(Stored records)
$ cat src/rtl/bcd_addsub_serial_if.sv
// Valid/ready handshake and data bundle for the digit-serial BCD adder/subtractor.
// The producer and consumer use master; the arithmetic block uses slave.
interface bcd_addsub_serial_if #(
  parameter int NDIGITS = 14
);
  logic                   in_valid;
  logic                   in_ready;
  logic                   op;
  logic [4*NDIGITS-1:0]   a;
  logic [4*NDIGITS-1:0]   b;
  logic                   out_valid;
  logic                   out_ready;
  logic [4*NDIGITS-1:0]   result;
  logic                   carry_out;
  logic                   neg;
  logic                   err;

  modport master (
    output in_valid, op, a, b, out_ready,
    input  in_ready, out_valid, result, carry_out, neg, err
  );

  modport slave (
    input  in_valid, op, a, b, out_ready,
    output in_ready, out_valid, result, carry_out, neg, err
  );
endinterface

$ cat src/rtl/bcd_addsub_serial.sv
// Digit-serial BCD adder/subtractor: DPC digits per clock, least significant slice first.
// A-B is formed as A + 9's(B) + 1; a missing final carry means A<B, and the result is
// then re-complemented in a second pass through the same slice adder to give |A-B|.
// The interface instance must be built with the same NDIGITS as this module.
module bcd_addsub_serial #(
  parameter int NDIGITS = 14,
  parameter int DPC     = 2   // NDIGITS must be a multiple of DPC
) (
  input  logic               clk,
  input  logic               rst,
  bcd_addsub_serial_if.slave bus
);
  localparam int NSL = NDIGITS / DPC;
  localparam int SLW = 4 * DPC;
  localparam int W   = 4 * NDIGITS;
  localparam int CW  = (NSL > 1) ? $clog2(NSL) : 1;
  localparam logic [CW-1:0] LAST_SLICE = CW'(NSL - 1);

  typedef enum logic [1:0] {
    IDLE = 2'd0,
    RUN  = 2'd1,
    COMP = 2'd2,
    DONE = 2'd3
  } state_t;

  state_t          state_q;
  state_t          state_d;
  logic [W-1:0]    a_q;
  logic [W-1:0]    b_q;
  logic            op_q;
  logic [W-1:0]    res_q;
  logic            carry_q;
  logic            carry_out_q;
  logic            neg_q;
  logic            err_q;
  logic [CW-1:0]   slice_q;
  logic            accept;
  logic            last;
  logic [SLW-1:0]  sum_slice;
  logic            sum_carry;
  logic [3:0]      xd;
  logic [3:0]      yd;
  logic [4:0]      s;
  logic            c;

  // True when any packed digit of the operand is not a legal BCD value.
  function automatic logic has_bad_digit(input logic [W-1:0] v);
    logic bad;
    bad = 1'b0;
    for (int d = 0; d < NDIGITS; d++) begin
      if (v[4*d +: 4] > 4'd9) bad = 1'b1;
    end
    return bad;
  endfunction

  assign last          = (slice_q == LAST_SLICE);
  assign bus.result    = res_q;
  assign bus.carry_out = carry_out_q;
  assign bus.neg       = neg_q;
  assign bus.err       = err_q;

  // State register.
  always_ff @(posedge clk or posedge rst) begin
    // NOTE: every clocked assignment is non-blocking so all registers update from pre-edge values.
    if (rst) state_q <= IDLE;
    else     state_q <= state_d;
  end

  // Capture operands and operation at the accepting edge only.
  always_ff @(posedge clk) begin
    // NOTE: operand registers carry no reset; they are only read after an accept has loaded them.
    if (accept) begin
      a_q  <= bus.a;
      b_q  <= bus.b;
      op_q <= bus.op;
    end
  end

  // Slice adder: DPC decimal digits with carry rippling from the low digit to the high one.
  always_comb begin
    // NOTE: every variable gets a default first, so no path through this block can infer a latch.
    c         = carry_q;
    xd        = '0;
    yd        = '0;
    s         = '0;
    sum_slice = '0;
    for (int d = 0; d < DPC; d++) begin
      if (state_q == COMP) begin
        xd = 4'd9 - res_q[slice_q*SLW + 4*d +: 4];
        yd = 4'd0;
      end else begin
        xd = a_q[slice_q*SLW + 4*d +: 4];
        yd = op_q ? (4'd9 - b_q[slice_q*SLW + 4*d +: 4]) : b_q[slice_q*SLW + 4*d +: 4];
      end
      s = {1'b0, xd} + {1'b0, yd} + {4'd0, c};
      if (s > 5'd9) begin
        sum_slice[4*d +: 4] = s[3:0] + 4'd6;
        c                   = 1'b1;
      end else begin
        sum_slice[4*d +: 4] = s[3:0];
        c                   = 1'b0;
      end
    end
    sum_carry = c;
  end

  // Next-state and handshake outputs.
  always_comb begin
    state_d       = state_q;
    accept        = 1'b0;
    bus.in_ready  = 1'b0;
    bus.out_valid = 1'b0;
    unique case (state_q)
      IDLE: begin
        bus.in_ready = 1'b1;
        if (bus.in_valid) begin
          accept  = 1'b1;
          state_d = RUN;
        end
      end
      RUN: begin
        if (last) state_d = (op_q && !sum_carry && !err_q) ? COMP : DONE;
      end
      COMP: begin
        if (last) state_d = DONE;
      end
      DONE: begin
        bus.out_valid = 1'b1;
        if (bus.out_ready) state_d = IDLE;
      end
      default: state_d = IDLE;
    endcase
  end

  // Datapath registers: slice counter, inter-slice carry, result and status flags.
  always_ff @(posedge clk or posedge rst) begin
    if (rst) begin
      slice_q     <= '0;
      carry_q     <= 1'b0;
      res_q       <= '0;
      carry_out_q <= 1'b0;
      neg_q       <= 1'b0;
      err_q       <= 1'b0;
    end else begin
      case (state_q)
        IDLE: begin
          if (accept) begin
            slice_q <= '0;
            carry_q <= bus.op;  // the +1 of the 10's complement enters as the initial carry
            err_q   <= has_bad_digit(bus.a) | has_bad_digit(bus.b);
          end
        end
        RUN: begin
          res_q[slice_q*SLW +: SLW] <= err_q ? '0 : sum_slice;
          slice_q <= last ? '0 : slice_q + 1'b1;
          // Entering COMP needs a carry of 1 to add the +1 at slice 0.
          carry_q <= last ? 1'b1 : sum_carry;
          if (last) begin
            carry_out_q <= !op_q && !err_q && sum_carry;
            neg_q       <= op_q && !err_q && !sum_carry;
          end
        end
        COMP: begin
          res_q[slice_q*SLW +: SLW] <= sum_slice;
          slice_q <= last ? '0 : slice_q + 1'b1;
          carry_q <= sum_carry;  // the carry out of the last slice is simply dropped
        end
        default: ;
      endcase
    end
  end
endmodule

* * *

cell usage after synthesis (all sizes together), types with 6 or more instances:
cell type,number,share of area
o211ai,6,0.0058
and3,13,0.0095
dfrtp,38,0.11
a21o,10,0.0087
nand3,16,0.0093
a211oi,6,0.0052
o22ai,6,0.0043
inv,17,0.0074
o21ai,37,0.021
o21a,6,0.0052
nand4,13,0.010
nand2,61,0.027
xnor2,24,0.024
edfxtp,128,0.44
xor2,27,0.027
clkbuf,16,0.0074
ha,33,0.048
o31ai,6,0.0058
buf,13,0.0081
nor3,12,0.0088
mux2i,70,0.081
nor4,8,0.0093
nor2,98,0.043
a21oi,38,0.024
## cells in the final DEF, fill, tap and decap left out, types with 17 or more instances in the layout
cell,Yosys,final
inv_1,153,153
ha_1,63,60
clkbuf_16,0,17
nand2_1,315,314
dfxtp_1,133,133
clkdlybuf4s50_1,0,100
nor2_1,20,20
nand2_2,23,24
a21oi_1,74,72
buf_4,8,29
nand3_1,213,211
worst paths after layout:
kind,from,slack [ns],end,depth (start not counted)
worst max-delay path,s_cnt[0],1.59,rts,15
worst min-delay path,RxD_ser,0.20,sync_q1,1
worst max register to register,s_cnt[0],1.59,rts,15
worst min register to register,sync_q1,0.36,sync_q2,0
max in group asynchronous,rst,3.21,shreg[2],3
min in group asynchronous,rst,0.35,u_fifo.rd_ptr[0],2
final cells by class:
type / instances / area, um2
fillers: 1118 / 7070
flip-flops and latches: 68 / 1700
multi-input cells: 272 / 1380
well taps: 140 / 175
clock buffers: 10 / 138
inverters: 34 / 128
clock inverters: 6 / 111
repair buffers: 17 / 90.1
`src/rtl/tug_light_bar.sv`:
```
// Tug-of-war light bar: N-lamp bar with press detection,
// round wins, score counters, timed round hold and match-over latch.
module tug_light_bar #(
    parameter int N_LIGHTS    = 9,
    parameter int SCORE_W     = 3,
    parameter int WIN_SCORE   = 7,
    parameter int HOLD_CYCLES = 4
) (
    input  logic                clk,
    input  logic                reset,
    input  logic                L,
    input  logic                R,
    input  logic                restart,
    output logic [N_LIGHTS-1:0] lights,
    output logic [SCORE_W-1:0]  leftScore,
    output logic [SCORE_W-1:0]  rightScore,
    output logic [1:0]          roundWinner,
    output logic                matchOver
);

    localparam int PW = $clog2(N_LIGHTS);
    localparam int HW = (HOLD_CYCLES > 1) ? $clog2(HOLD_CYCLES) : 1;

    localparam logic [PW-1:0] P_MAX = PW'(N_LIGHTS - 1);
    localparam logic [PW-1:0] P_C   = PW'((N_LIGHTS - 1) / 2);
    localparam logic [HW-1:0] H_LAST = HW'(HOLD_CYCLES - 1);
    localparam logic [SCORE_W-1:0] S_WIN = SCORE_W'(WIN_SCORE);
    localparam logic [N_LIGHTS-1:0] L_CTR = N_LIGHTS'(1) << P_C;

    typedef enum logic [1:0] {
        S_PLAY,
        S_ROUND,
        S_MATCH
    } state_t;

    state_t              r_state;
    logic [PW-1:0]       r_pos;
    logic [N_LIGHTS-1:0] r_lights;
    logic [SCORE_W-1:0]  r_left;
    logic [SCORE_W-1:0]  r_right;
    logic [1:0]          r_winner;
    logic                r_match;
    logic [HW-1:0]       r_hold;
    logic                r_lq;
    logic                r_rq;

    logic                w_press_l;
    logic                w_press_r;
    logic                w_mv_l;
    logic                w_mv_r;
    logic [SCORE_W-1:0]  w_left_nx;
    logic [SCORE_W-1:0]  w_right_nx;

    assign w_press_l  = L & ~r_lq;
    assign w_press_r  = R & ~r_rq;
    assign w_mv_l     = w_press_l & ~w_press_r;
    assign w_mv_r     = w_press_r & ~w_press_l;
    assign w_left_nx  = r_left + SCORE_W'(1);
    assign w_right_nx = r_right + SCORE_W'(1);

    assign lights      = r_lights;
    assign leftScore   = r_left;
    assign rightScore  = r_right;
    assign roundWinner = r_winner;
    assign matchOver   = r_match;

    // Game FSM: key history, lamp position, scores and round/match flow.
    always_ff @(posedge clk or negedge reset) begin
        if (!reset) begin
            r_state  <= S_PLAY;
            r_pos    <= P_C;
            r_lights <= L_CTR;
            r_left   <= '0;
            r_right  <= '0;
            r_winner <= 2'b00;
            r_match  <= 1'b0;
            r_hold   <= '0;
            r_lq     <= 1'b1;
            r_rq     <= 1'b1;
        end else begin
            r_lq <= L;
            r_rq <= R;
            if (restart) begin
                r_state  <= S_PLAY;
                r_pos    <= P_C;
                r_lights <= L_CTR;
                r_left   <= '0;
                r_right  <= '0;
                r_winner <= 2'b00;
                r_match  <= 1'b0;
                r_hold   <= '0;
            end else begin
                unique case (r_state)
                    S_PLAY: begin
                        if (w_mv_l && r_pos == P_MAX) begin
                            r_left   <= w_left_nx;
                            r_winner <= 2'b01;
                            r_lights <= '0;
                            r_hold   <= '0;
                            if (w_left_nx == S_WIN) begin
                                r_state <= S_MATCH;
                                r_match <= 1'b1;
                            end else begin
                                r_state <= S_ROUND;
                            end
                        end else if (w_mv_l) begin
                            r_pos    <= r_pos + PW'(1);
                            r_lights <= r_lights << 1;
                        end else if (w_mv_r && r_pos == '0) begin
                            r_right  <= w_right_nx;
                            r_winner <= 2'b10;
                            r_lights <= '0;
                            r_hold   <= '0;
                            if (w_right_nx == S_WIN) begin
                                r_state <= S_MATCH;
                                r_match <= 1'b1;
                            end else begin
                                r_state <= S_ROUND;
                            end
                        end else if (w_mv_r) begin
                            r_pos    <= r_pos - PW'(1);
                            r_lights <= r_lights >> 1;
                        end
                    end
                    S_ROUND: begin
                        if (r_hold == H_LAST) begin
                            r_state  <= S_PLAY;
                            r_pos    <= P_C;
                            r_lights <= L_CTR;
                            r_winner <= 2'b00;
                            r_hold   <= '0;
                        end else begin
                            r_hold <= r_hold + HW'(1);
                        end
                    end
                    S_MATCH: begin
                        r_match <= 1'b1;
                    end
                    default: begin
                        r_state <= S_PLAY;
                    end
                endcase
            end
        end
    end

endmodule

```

Task prompt
Using the records above, copy word for word the line with "max in group asynchronous,rst,3.21,shreg[2],3", the line with "clock inverters: 6 / 111", and every line between them.

Result of this task
max in group asynchronous,rst,3.21,shreg[2],3
min in group asynchronous,rst,0.35,u_fifo.rd_ptr[0],2
final cells by class:
type / instances / area, um2
fillers: 1118 / 7070
flip-flops and latches: 68 / 1700
multi-input cells: 272 / 1380
well taps: 140 / 175
clock buffers: 10 / 138
inverters: 34 / 128
clock inverters: 6 / 111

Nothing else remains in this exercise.